Yiyun Li--A Glimpse of Communist China

I said in a prior entry that Yiyun Li is rapidly becoming a favorite.  I read the book of short stories A Thousand Years of Good Prayers, and had the same frisson I felt when I had read Jhumpa Lahiri's The Interpreter of Maladies.  Now I'm hoping that I don't suffer the same disappointment that I did with Lahiri's subsequent, somewhat lackluster books. I found A Thousand Years of Good Prayers far more readable than Ha Jin's Waiting, and her novel-length fiction, The Vagrants, verifies this for me.  Alternately poetic and horrific, the novel capitalizes on her observational and poetic strengths, while showing that she has the ability to sustain suspense and storyline in the long term.  How wonderfully satisfying.  And here is an example:

from The Vagrants
Yiyun Li

In the period of indecision and uncertainty, old winter-weary snow began to melt. The ground became less solid, the black dirt oozing with moisture in the sunshine. The willow trees lining both side of the main street took on a yellow hue, which lasted a day or two before the buds turned green. It was the best green of the year--clean, fresh, shining. Boys from middle schools cut off the tender tips of the willow branches, took out the soft pith, and turned the sheaths into willow flutes. The few musical ones among them played simple melodies on the flutes and made girls their age smile.

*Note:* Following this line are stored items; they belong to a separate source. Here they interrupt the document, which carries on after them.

===== config.mk =====
export PLATFORM = sky130hd
export DESIGN_NAME = module_pwr_seq_flat
export DESIGN_NICKNAME = d
export VERILOG_FILES = /design/src/logic/pwr_seq_pkg.sv /design/src/logic/pwr_seq_if.sv /design/src/logic/module_pwr_seq.sv /design/src/flat_wrapper.sv
export SDC_FILE = /design/constraint.sdc
export NUM_CORES = 1
export LEC_CHECK = 0
export BUFFER_PORTS_ARGS = -buffer_cell sky130_fd_sc_hd__clkbuf_2
export CORE_ASPECT_RATIO = 2
export CORE_MARGIN = 10
export CORE_UTILIZATION = 57
export CTS_BUF_LIST = sky130_fd_sc_hd__clkbuf_16
export CTS_CLUSTER_SIZE = 20
export DETAILED_ROUTE_END_ITERATION = 8
export GPL_ROUTABILITY_DRIVEN = 0
export PLACE_DENSITY = 0.92
export SYNTH_ARGS = -nofsm -noshare
export SYNTH_HDL_FRONTEND = slang
export SYNTH_SLANG_ARGS = --single-unit

===== constraint.sdc =====
create_clock -name CORE_CLK_I -period 3.17 [get_ports CORE_CLK_I]
set_input_delay 0.4755 -clock CORE_CLK_I [delete_from_list [all_inputs] [get_ports CORE_CLK_I]]
set_output_delay 0.4755 -clock CORE_CLK_I [all_outputs]
set_load 0.05 [all_outputs]

===== src/logic/pwr_seq_pkg.sv =====
// shared constants for the module power sequencer and carrier logic
// Notes on behaviour
// RULE1: carrier holds power-off request until supply good
// RULE2: internal rail sequence starts before any enable
// RULE3: module asserts ps enable, carrier powers ps
// RULE4: pl enable follows ps, carrier powers pl
// RULE5: pl domain switched by monitor state register
// RULE6: write 0x3E to 0x08 on, 0x00 off
// RULE7: falling shutdown edge sequences all supplies down
// RULE8: shutdown ignored until power-on reset released
// RULE9: shutdown pin driven from output bit two
// RULE10: shutdown output bit defaults to zero
// RULE11: unused shutdown pin tri-stated, pulled high
// RULE12: rail enables active high, push-pull
// RULE13: enables low during power-off or shutdown
package pwr_seq_pkg;
  // monitor register map
  localparam logic [7:0] PL_PWR_STATE_ADDR = 8'h08;
  localparam logic [7:0] PL_PWR_OFF_VAL    = 8'h00;
  localparam logic [7:0] PL_PWR_ON_VAL     = 8'h3E;
  localparam logic [7:0] PL_PWR_RESET_VAL  = 8'h3E;
  // shutdown drive bit in management output register
  localparam int         SHDN_BIT          = 2;
  localparam logic [7:0] MGMT_OUT_RESET    = 8'h00;
  // sequencing step times
  localparam int         CLK_MHZ           = 100;
  localparam int         RAIL_STEP_US      = 10;
  localparam int         RAIL_STEP_CYC     = RAIL_STEP_US * CLK_MHZ;
  localparam int         POR_US            = 20;
  localparam int         POR_CYC           = POR_US * CLK_MHZ;
  localparam int         CNT_W             = 12;
endpackage


===== src/logic/pwr_seq_if.sv =====
// link between module sequencer and carrier power logic
`timescale 1ns/10ps
interface pwr_seq_if;
  logic       power_off_request_n;
  logic       ps_io_rail_enable;
  logic       pl_io_rail_enable;
  logic       pl_domain_good;
  logic       reg_wr;
  logic [7:0] reg_addr;
  logic [7:0] reg_wdata;
  logic [7:0] reg_rdata;
  modport module_end (
    input  power_off_request_n, reg_wr, reg_addr, reg_wdata,
    output ps_io_rail_enable, pl_io_rail_enable, pl_domain_good, reg_rdata
  );
  modport carrier_end (
    output power_off_request_n, reg_wr, reg_addr, reg_wdata,
    input  ps_io_rail_enable, pl_io_rail_enable, pl_domain_good, reg_rdata
  );
endinterface


===== src/logic/module_pwr_seq.sv =====
// module-side power sequencer with shutdown edge detection
`timescale 1ns/10ps
module module_pwr_seq
  import pwr_seq_pkg::*;
(
  // clock and reset
  input  wire logic       CORE_CLK_I,
  input  wire logic       SYS_RST_I,
  // carrier link
  pwr_seq_if.module_end   LINK,
  // management processor shutdown pin (three signals)
  input  wire logic       SHDN_PIN_I,
  output logic            SHDN_PIN_O,
  output logic            SHDN_PIN_OE_O,
  // management output register write and software shutdown use
  input  wire logic       MGMT_WR_I,
  input  wire logic [7:0] MGMT_WDATA_I,
  input  wire logic       SW_SHDN_USED_I,
  // status
  output logic            POR_DONE_O,
  output logic            CORE_RAILS_UP_O,
  output logic [7:0]      MGMT_OUT_O
);
  typedef enum logic [4:0] {
    ST_OFF  = 5'b00001,
    ST_CORE = 5'b00010,
    ST_PS   = 5'b00100,
    ST_ON   = 5'b01000,
    ST_DOWN = 5'b10000
  } seq_t;

  seq_t             state_q;
  logic [CNT_W-1:0] step_q;
  logic [CNT_W-1:0] por_q;
  logic             por_done_q;
  logic             pin_q;
  logic             shdn_fall;
  logic [7:0]       pl_state_q;
  logic [7:0]       mgmt_q;
  logic             ps_en_q;
  logic             pl_en_q;
  logic             step_done;
  logic             down_done_q;
  logic             force_off;
  logic             shdn_start;
  logic             seq_restart;
  logic             ps_en_d;
  logic             pl_en_d;

  assign step_done = (step_q == CNT_W'(RAIL_STEP_CYC - 1));

  //////////////////////////////////////////////////////////////////////////
  // management output register, shutdown pin drive
  always_ff @(posedge CORE_CLK_I or posedge SYS_RST_I) begin
    if (SYS_RST_I) begin
      mgmt_q <= MGMT_OUT_RESET; // see RULE10
    end else if (MGMT_WR_I) begin
      mgmt_q <= MGMT_WDATA_I;
    end
  end
  assign SHDN_PIN_O    = mgmt_q[SHDN_BIT]; // see RULE9
  assign SHDN_PIN_OE_O = SW_SHDN_USED_I;   // see RULE11
  assign MGMT_OUT_O    = mgmt_q;

  //////////////////////////////////////////////////////////////////////////
  // power-on reset timer, starts with the internal sequence
  always_ff @(posedge CORE_CLK_I or posedge SYS_RST_I) begin
    if (SYS_RST_I) begin
      por_q      <= '0;
      por_done_q <= 1'b0;
    end else if (state_q == ST_OFF) begin
      por_q      <= '0;
      por_done_q <= 1'b0;
    end else if (!por_done_q) begin
      por_q      <= por_q + 1'b1;
      por_done_q <= (por_q == CNT_W'(POR_CYC - 1));
    end
  end

  //////////////////////////////////////////////////////////////////////////
  // shutdown edge detector, blind until the power-on reset timer is done
  always_ff @(posedge CORE_CLK_I or posedge SYS_RST_I) begin
    if (SYS_RST_I) begin
      pin_q <= 1'b1;
    end else begin
      pin_q <= SHDN_PIN_I;
    end
  end
  assign shdn_fall = por_done_q && pin_q && !SHDN_PIN_I; // see RULE7, RULE8

  //////////////////////////////////////////////////////////////////////////
  // sequence restarts: power-off request or accepted shutdown edge
  assign force_off   = !LINK.power_off_request_n && (state_q != ST_DOWN);
  assign shdn_start  = shdn_fall && (state_q != ST_DOWN);
  assign seq_restart = force_off || shdn_start;

  //////////////////////////////////////////////////////////////////////////
  // step counter, runs in the timed states only
  always_ff @(posedge CORE_CLK_I or posedge SYS_RST_I) begin
    if (SYS_RST_I) begin
      step_q <= '0;
    end else if (seq_restart || step_done) begin
      step_q <= '0;
    end else if ((state_q == ST_OFF) || (state_q == ST_ON)) begin
      step_q <= '0;
    end else begin
      step_q <= step_q + 1'b1;
    end
  end

  //////////////////////////////////////////////////////////////////////////
  // shutdown step complete, kept so a late power-off request still lands
  always_ff @(posedge CORE_CLK_I or posedge SYS_RST_I) begin
    if (SYS_RST_I) begin
      down_done_q <= 1'b0;
    end else if (state_q != ST_DOWN) begin
      down_done_q <= 1'b0;
    end else if (step_done) begin
      down_done_q <= 1'b1;
    end
  end

  //////////////////////////////////////////////////////////////////////////
  // sequencer
  always_ff @(posedge CORE_CLK_I or posedge SYS_RST_I) begin
    if (SYS_RST_I) begin
      state_q <= ST_OFF;
    end else if (force_off) begin
      state_q <= ST_OFF; // see RULE13
    end else if (shdn_start) begin
      state_q <= ST_DOWN; // see RULE7
    end else begin
      unique case (state_q)
        ST_OFF: begin
          state_q <= ST_CORE; // see RULE2
        end
        ST_CORE: begin
          if (step_done && por_done_q) begin
            state_q <= ST_PS;
          end
        end
        ST_PS: begin
          if (step_done) begin
            state_q <= ST_ON;
          end
        end
        ST_ON: begin
          state_q <= ST_ON;
        end
        ST_DOWN: begin
          if ((step_done || down_done_q) && !LINK.power_off_request_n) begin
            state_q <= ST_OFF; // see RULE13
          end
        end
      endcase
    end
  end

  //////////////////////////////////////////////////////////////////////////
  // rail enable levels per state
  always_comb begin
    ps_en_d = 1'b0;
    pl_en_d = 1'b0;
    unique case (state_q)
      ST_OFF, ST_CORE, ST_DOWN: begin
        ps_en_d = 1'b0;
        pl_en_d = 1'b0;
      end
      ST_PS: begin
        ps_en_d = 1'b1; // see RULE3
      end
      ST_ON: begin
        ps_en_d = 1'b1; // see RULE3
        pl_en_d = 1'b1; // see RULE4
      end
    endcase
  end

  // rail enables, registered push-pull levels
  always_ff @(posedge CORE_CLK_I or posedge SYS_RST_I) begin
    if (SYS_RST_I) begin
      ps_en_q <= 1'b0;
      pl_en_q <= 1'b0;
    end else begin
      ps_en_q <= ps_en_d;
      pl_en_q <= pl_en_d;
    end
  end
  assign LINK.ps_io_rail_enable = ps_en_q; // see RULE12
  assign LINK.pl_io_rail_enable = pl_en_q; // see RULE12

  //////////////////////////////////////////////////////////////////////////
  // pl power state register in the monitor
  always_ff @(posedge CORE_CLK_I or posedge SYS_RST_I) begin
    if (SYS_RST_I) begin
      pl_state_q <= PL_PWR_RESET_VAL;
    end else if (LINK.reg_wr && LINK.reg_addr == PL_PWR_STATE_ADDR) begin
      pl_state_q <= LINK.reg_wdata; // see RULE5
    end
  end
  assign LINK.reg_rdata = (LINK.reg_addr == PL_PWR_STATE_ADDR) ?
                          pl_state_q : 8'h00;
  assign LINK.pl_domain_good = (pl_state_q == PL_PWR_ON_VAL) &&
                               (state_q == ST_ON); // see RULE5

  assign POR_DONE_O      = por_done_q;
  assign CORE_RAILS_UP_O = (state_q != ST_OFF) && (state_q != ST_DOWN);
endmodule


===== src/flat_wrapper.sv =====
// flat-port wrapper written by rule: the top's interface ports become plain ports
module module_pwr_seq_flat import pwr_seq_pkg::*;
  (CORE_CLK_I, SYS_RST_I, SHDN_PIN_I, SHDN_PIN_O, SHDN_PIN_OE_O, MGMT_WR_I, MGMT_WDATA_I, SW_SHDN_USED_I, POR_DONE_O, CORE_RAILS_UP_O, MGMT_OUT_O, LINK_power_off_request_n, LINK_reg_wr, LINK_reg_addr, LINK_reg_wdata, LINK_ps_io_rail_enable, LINK_pl_io_rail_enable, LINK_pl_domain_good, LINK_reg_rdata);
  pwr_seq_if LINK_i ();
  input  wire logic CORE_CLK_I;
  input  wire logic SYS_RST_I;
  input  wire logic SHDN_PIN_I;
  output logic SHDN_PIN_O;
  output logic SHDN_PIN_OE_O;
  input  wire logic MGMT_WR_I;
  input  wire logic [7:0] MGMT_WDATA_I;
  input  wire logic SW_SHDN_USED_I;
  output logic POR_DONE_O;
  output logic CORE_RAILS_UP_O;
  output logic [7:0] MGMT_OUT_O;
  input wire logic [$bits(LINK_i.power_off_request_n)-1:0] LINK_power_off_request_n;
  input wire logic [$bits(LINK_i.reg_wr)-1:0] LINK_reg_wr;
  input wire logic [$bits(LINK_i.reg_addr)-1:0] LINK_reg_addr;
  input wire logic [$bits(LINK_i.reg_wdata)-1:0] LINK_reg_wdata;
  output wire logic [$bits(LINK_i.ps_io_rail_enable)-1:0] LINK_ps_io_rail_enable;
  output wire logic [$bits(LINK_i.pl_io_rail_enable)-1:0] LINK_pl_io_rail_enable;
  output wire logic [$bits(LINK_i.pl_domain_good)-1:0] LINK_pl_domain_good;
  output wire logic [$bits(LINK_i.reg_rdata)-1:0] LINK_reg_rdata;
  assign LINK_i.power_off_request_n = LINK_power_off_request_n;
  assign LINK_i.reg_wr = LINK_reg_wr;
  assign LINK_i.reg_addr = LINK_reg_addr;
  assign LINK_i.reg_wdata = LINK_reg_wdata;
  assign LINK_ps_io_rail_enable = LINK_i.ps_io_rail_enable;
  assign LINK_pl_io_rail_enable = LINK_i.pl_io_rail_enable;
  assign LINK_pl_domain_good = LINK_i.pl_domain_good;
  assign LINK_reg_rdata = LINK_i.reg_rdata;
  module_pwr_seq u_core (.CORE_CLK_I(CORE_CLK_I), .SYS_RST_I(SYS_RST_I), .LINK(LINK_i), .SHDN_PIN_I(SHDN_PIN_I), .SHDN_PIN_O(SHDN_PIN_O), .SHDN_PIN_OE_O(SHDN_PIN_OE_O), .MGMT_WR_I(MGMT_WR_I), .MGMT_WDATA_I(MGMT_WDATA_I), .SW_SHDN_USED_I(SW_SHDN_USED_I), .POR_DONE_O(POR_DONE_O), .CORE_RAILS_UP_O(CORE_RAILS_UP_O), .MGMT_OUT_O(MGMT_OUT_O));
endmodule

==> impl_metrics.json, run 1 <==
{
  "cts_setup_buffers": 0,
  "cts_root_buffer": "clkbuf_16",
  "antenna_found_initial": 0,
  "min_period_ps": 2320,
  "syn_avg_cell_area_um2": 10.9,
  "finalNetCount": 299,
  "cp_slowest_stage_delay_ps": 500,
  "cts.clk_slew.worst_paths_ps": 60,
  "layout_common_cells": "clkbuf_2 (51), dfrtp_1 (43), nor2_1 (34)",
  "cp_top_family": "simple AND/OR/NAND/NOR gates",
  "cap_violations": 0,
  "routed_wl_um": 5210,
  "yosysWarnings": 0,
  "pwr_density_cell_nw_per_um2": 498,
  "cts_resized": 0,
  "grt_max_degree": 51,
  "slew_headroom_pct": 33.4,
  "async_flop_share_pct": 100,
  "critPathMaxFanout": 14,
  "grt_overflow": 0,
  "grt_util_all_layers_pct": 14.9,
  "htree_num_levels": 2,
  "numCtsBuffers": 5,
  "fin_cells": 319,
  "start_kind": "flop",
  "grt_pass1_wl_um": 8470,
  "cp_slowest_cell": "and3b_1",
  "synth_cell_type_count": 37,
  "port_buffers": 51,
  "core-area_um2": 4050,
  "fin_tns_setup_ps": 0,
  "required_ps": 2690,
  "die_area_um2": 7280,
  "busiest_layer": "met2",
  "setup_ws_ps": 849,
  "final_hold_viol_count": 0,
  "maxSlewViolCount": 0,
  "grt_util_met2_pct": 27.8,
  "drc": 0,
  "outcome": "finished clean",
  "routedWlPerCell_um": 16.3,
  "core.rowCount": 33,
  "clk_latency_ps": 280,
  "synth-seq-cells": 50,
  "drt_pre_antenna_iters": 4,
  "critPathKind": "reg2out",
  "ant_nets": 0,
  "start_util_pct": 58.4,
  "die_w_um": 65.5,
  "min_path_type": "in2reg",
  "path_buf_inv": 1,
  "chipHeight_um": 111,
  "cts_buffer_depth": 2,
  "grt_use_met1_pct": 13.8,
  "vias": 1755,
  "grt_pass1_vias": 1791,
  "max_freq_mhz": 431,
  "synth_edf_count": 0,
  "synth_fp_nets": 249,
  "layout_commonest_cell": "clkbuf_2",
  "synth-seq-area-share_pct": 53.3,
  "drt_iter0_drc": 67,
  "leakage_nw": 1.29,
  "grt_util_met3_pct": 4.05,
  "fillers": 337,
  "cts_tree": "yes",
  "fin_util_pct": 68.7,
  "dp_slack_ps": 1090,
  "diodes": 0,
  "holdBufCountCts": 0,
  "drive_gt1_share_pct": 28.8,
  "holdWs_ps": 281,
  "area_growth_pct": 17.6,
  "synthCells": 216,
  "io_pins": 54,
  "viasPerCell": 5.50,
  "syn_area_um2": 2360,
  "ir_worst_vdd_mv": 0.522,
  "synth-main-ff-cell": "dfrtp_1",
  "cp.arrival_ps": 1850,
  "setup_viol": 0,
  "fin_crit_sh_pct": 73.2,
  "crit_chain": "nor3_1, and3b_1, nor2b_1, clkbuf_2",
  "placedCellCount": 311,
  "crit_path_end_kind": "output port",
  "dp_hpwl_um": 3890,
  "tightest_slew_ps": 998,
  "finalClockSkew_ps": 2.43,
  "cts.sinks": 50,
  "rsz0062_at_grt": "false"
}
[power by group]
group,switching [mW],leakage (nW),internal (mW)
clock network,0.210,0.0724,0.285
registers,0.0419,0.646,0.680
logic,0.106,0.575,0.0612
total,0.357,1.29,1.03
[layout make-up]
cell class	count	area, um^2	share of cell area (%)
clock buffer	5	125	4.50
clock inverter	3	12.5	0.450
inverter	6	22.5	0.810
multi-input combinational	152	1040	37.4
sequential	50	1260	45.3
tap	52	65.1	2.34
timing repair buffer	51	255	9.19
[cells by family after synthesis]
group	share of synthesized area, %
fa+ha+maj	1.06
buf+inv	2.70
xor+xnor	8.53
flops	53.3
compound gates	3.50
simple gates	22.8
mux	8.05
[metrics by stage]
step	area [um^2]	power, mW
2_1_floorplan	2360	0.848
3_3_place_gp	2640	0.892
3_5_place_dp	2640	0.902
4_1_cts	2780	1.40
5_1_grt	2780	1.44
6_report	2780	1.38
[sequential cells by signal, indices dropped and copies added (netlist names)]
name / count
u_core.por_q: 12
u_core.step_q: 12
u_core.MGMT_OUT_O: 8
u_core.pl_state_q: 8
u_core.state_q: 5
u_core.LINK.pl_io_rail_enable: 1
u_core.LINK.ps_io_rail_enable: 1
u_core.POR_DONE_O: 1
u_core.down_done_q: 1
u_core.pin_q: 1
[path summary, 6_finish.rpt]
| path | from | endpoint | slack (ps) | cells after the start |
|---|---|---|---|---|
| worst min-delay path | SHDN_PIN_I | u_core.pin_q$_DFF_PP1_ | 280 | 1 |
| worst max-delay path | u_core.state_q[2]$_DFFE_PP0P_ | CORE_RAILS_UP_O | 850 | 4 |
| min in group asynchronous | SYS_RST_I | u_core.state_q[3]$_DFFE_PP0P_ | 410 | 2 |
| worst min register to register | u_core.step_q[0]$_DFF_PP0_ | u_core.step_q[0]$_DFF_PP0_ | 480 | 1 |
| worst max register to register | u_core.step_q[4]$_DFF_PP0_ | u_core.state_q[3]$_DFFE_PP0P_ | 1290 | 4 |
| max in group asynchronous | SYS_RST_I | u_core.step_q[6]$_DFF_PP0_ | 2140 | 2 |
[synth_stat cells, types with 3 or more instances]
cell	n	area, um^2
mux2_1	8	90.1
inv_1	6	22.5
xnor2_1	11	96.3
and2_1	10	62.6
clkbuf_1	5	18.8
buf_4	3	22.5
a21oi_1	4	20.0
mux2_2	8	90.1
or3_1	3	18.8
nand3_1	9	45.0
nor3_1	5	25.0
nand2_1	8	30.0
xor2_1	12	105
dfstp_2	7	184
nand4_1	9	56.3
and3_1	3	18.8
nor2_1	34	128
dfrtp_1	43	1080
nor4_1	4	25.0
[routing by layer]
metal,part of all wire [%],vias up
li1,-,848
met4,2.0,0
met5,0,-
met3,3.3,8
met1,35,866
met2,60,33
[worst reg2reg max path, cell delays in order, from the launching register on]
cell,delay (ps)
dfrtp_1,430
or4_4,560
nor4_4,310
a2111oi_1,170
a2111oi_2,300
Note: power is estimated with default switching activity, not from simulation.
==> run 2: changes to the inputs <==
Settings changed: CORE_UTILIZATION 57 to 48, PLACE_DENSITY 0.92 to 0.83.
Clock period 3.17 ns to 1.9 ns, I/O delays scaled along.
==> run 2 against run 1 <==
  * The run now ends with negative setup slack left
  * Critical path depth is 1 lower
  * Die area increased by 14%
  * Register-to-register slack got worse by 1300 ps
  * Clock power rose by 110%
  * First-iteration DRC count down 37%
  * Worst setup slack got worse by 900 ps
  * Utilization decreased by 8.3 points
  * Final cell count up 3.4%
==> impl_metrics.json, run 2 (synthesis results as in run 1) <==
{
  "htree_num_levels": 2,
  "rsz0062_at_grt": "true",
  "leakage_nw": 1.35,
  "ant_nets": 0,
  "min_period_ps": 1960,
  "viasPerCell": 5.45,
  "diodes": 0,
  "cts_buffer_depth": 2,
  "cp.arrival_ps": 1670,
  "place_area_um2": 2700,
  "grt_overflow": 0,
  "cts.clk_slew.worst_paths_ps": 60,
  "drt_iter0_drc": 42,
  "drive_gt1_share_pct": 33.7,
  "chipHeight_um": 119,
  "final_hold_viol_count": 0,
  "critPathKind": "reg2out",
  "finalClockSkew_ps": 7.32,
  "die_area_um2": 8300,
  "cts_root_buffer": "clkbuf_16",
  "layout_commonest_cell": "clkbuf_2",
  "path_buf_inv": 1,
  "start_kind": "flop",
  "antenna_found_initial": 0,
  "port_buffers": 51,
  "core.rowCount": 36,
  "slew_headroom_pct": 60.0,
  "drc": 0,
  "violations": "negative setup slack",
  "placedCellCount": 321,
  "grt_max_degree": 51,
  "clk_latency_ps": 290,
  "fin_cells": 330,
  "stdcell_area_um2": 2910,
  "numCtsBuffers": 5,
  "holdBufCountCts": 0,
  "cp_slowest_stage_delay_ps": 530,
  "die_w_um": 69.6,
  "dp_hpwl_um": 3870,
  "max_freq_mhz": 511,
  "cp_top_family": "simple AND/OR/NAND/NOR gates",
  "area_growth_pct": 23.1,
  "crit_path_end_kind": "output port",
  "vias": 1799,
  "setup_ws_ps": -55.1,
  "pwr_density_cell_nw_per_um2": 862,
  "critPathMaxFanout": 2,
  "tightest_slew_ps": 600,
  "finalNetCount": 305,
  "start_util_pct": 49.0,
  "dp_slack_ps": 50.1,
  "layout_common_cells": "clkbuf_2 (49), dfrtp_1 (42), nor2_1 (33)",
  "cts.sinks": 50,
  "drt_pre_antenna_iters": 4,
  "ir_worst_vdd_mv": 0.983,
  "routedWlPerCell_um": 15.6,
  "outcome": "complete, but fails checks",
  "grt_pass1_wl_um": 8820,
  "grt_util_all_layers_pct": 12.8,
  "routed_wl_um": 5160,
  "crit_chain": "or4b_4, nor4_4, clkbuf_8",
  "io_pins": 54,
  "setup_viol": 1,
  "cp_slowest_cell": "dfstp_2",
  "required_ps": 1620,
  "cap_violations": 0,
  "cts_tree": "yes",
  "grt_pass1_vias": 1904,
  "maxSlewViolCount": 0,
  "fin_crit_sh_pct": 103,
  "reg_top3": "u_core.por_q x12, u_core.step_q x12",
  "core-area_um2": 4820,
  "min_path_type": "in2reg",
  "holdWs_ps": 82.0
}
run 2: final timing paths:
kind | startpoint | cells past startpoint | endpoint | slack [ps]
setup / recovery | u_core.pl_state_q[1]$_DFFE_PP1P_ | 3 | LINK_pl_domain_good | -60
hold / removal | SHDN_PIN_I | 1 | u_core.pin_q$_DFF_PP1_ | 80
setup reg to reg | u_core.step_q[3]$_DFF_PP0_ | 4 | u_core.state_q[3]$_DFFE_PP0P_ | 40
hold reg to reg | u_core.step_q[0]$_DFF_PP0_ | 1 | u_core.step_q[0]$_DFF_PP0_ | 460
max in group asynchronous | SYS_RST_I | 3 | u_core.state_q[1]$_DFFE_PP0P_ | 1330
min in group asynchronous | SYS_RST_I | 3 | u_core.por_q[9]$_DFFE_PP0P_ | 130
run 2: metal layers:
layer  vias up  share of wire [%]  GRT usage [%]
met4         0                2.1           5.70
met5         -                  0              0
met1       889                 35           12.3
li1        858                  -              -
met3        10                5.9           3.66
met2        42                 57           24.1
run 2: stage by stage:
step	util [%]	total power, mW	setup TNS [ps]
6_report	60.3	2.51	-55.1
5_1_grt	60.3	2.61	-146
4_1_cts	60.2	2.53	-49.5
3_5_place_dp	56.0	1.50	0
3_3_place_gp	56.0	1.49	0
2_1_floorplan	-	1.42	0
run 2: what timing repair did:
item | 4_1_cts | 5_1_grt
pin swaps | 1 | 0
gates resized for setup | 5 | 4
setup buffers | 1 | 0
endpoints found under the setup margin | 2 | 3
run 2: cell type report:
cell class	count	area (um^2)
Fill cell	427	1910
Sequential cell	50	1260
Multi-Input combinational cell	152	1070
Timing Repair Buffer	57	309
Clock buffer	5	125
Tap cell	57	71.3
Clock inverter	3	43.8
Inverter	6	22.5
run 2: where the power goes:
| group | switching (mW) | total [mW] | leakage, nW | internal (mW) |
|---|---|---|---|---|
| registers | 0.0677 | 1.20 | 0.645 | 1.13 |
| logic | 0.174 | 0.283 | 0.624 | 0.109 |
| clock network | 0.397 | 1.02 | 0.0842 | 0.624 |
| total | 0.639 | 2.51 | 1.35 | 1.87 |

The ice in the river mumbled at night, resisting the spring, but when the daytime came, its resolve was melted in the sunshine.

All of this in the aftermath of some of the more horrific moments of the book.  And, who knows, perhaps more horror to come?  But the tone is so wonderful, gentle and still firm.  Like the willow itself, grounded in reality, but flexible, supple, bending, and shaping space and time around it.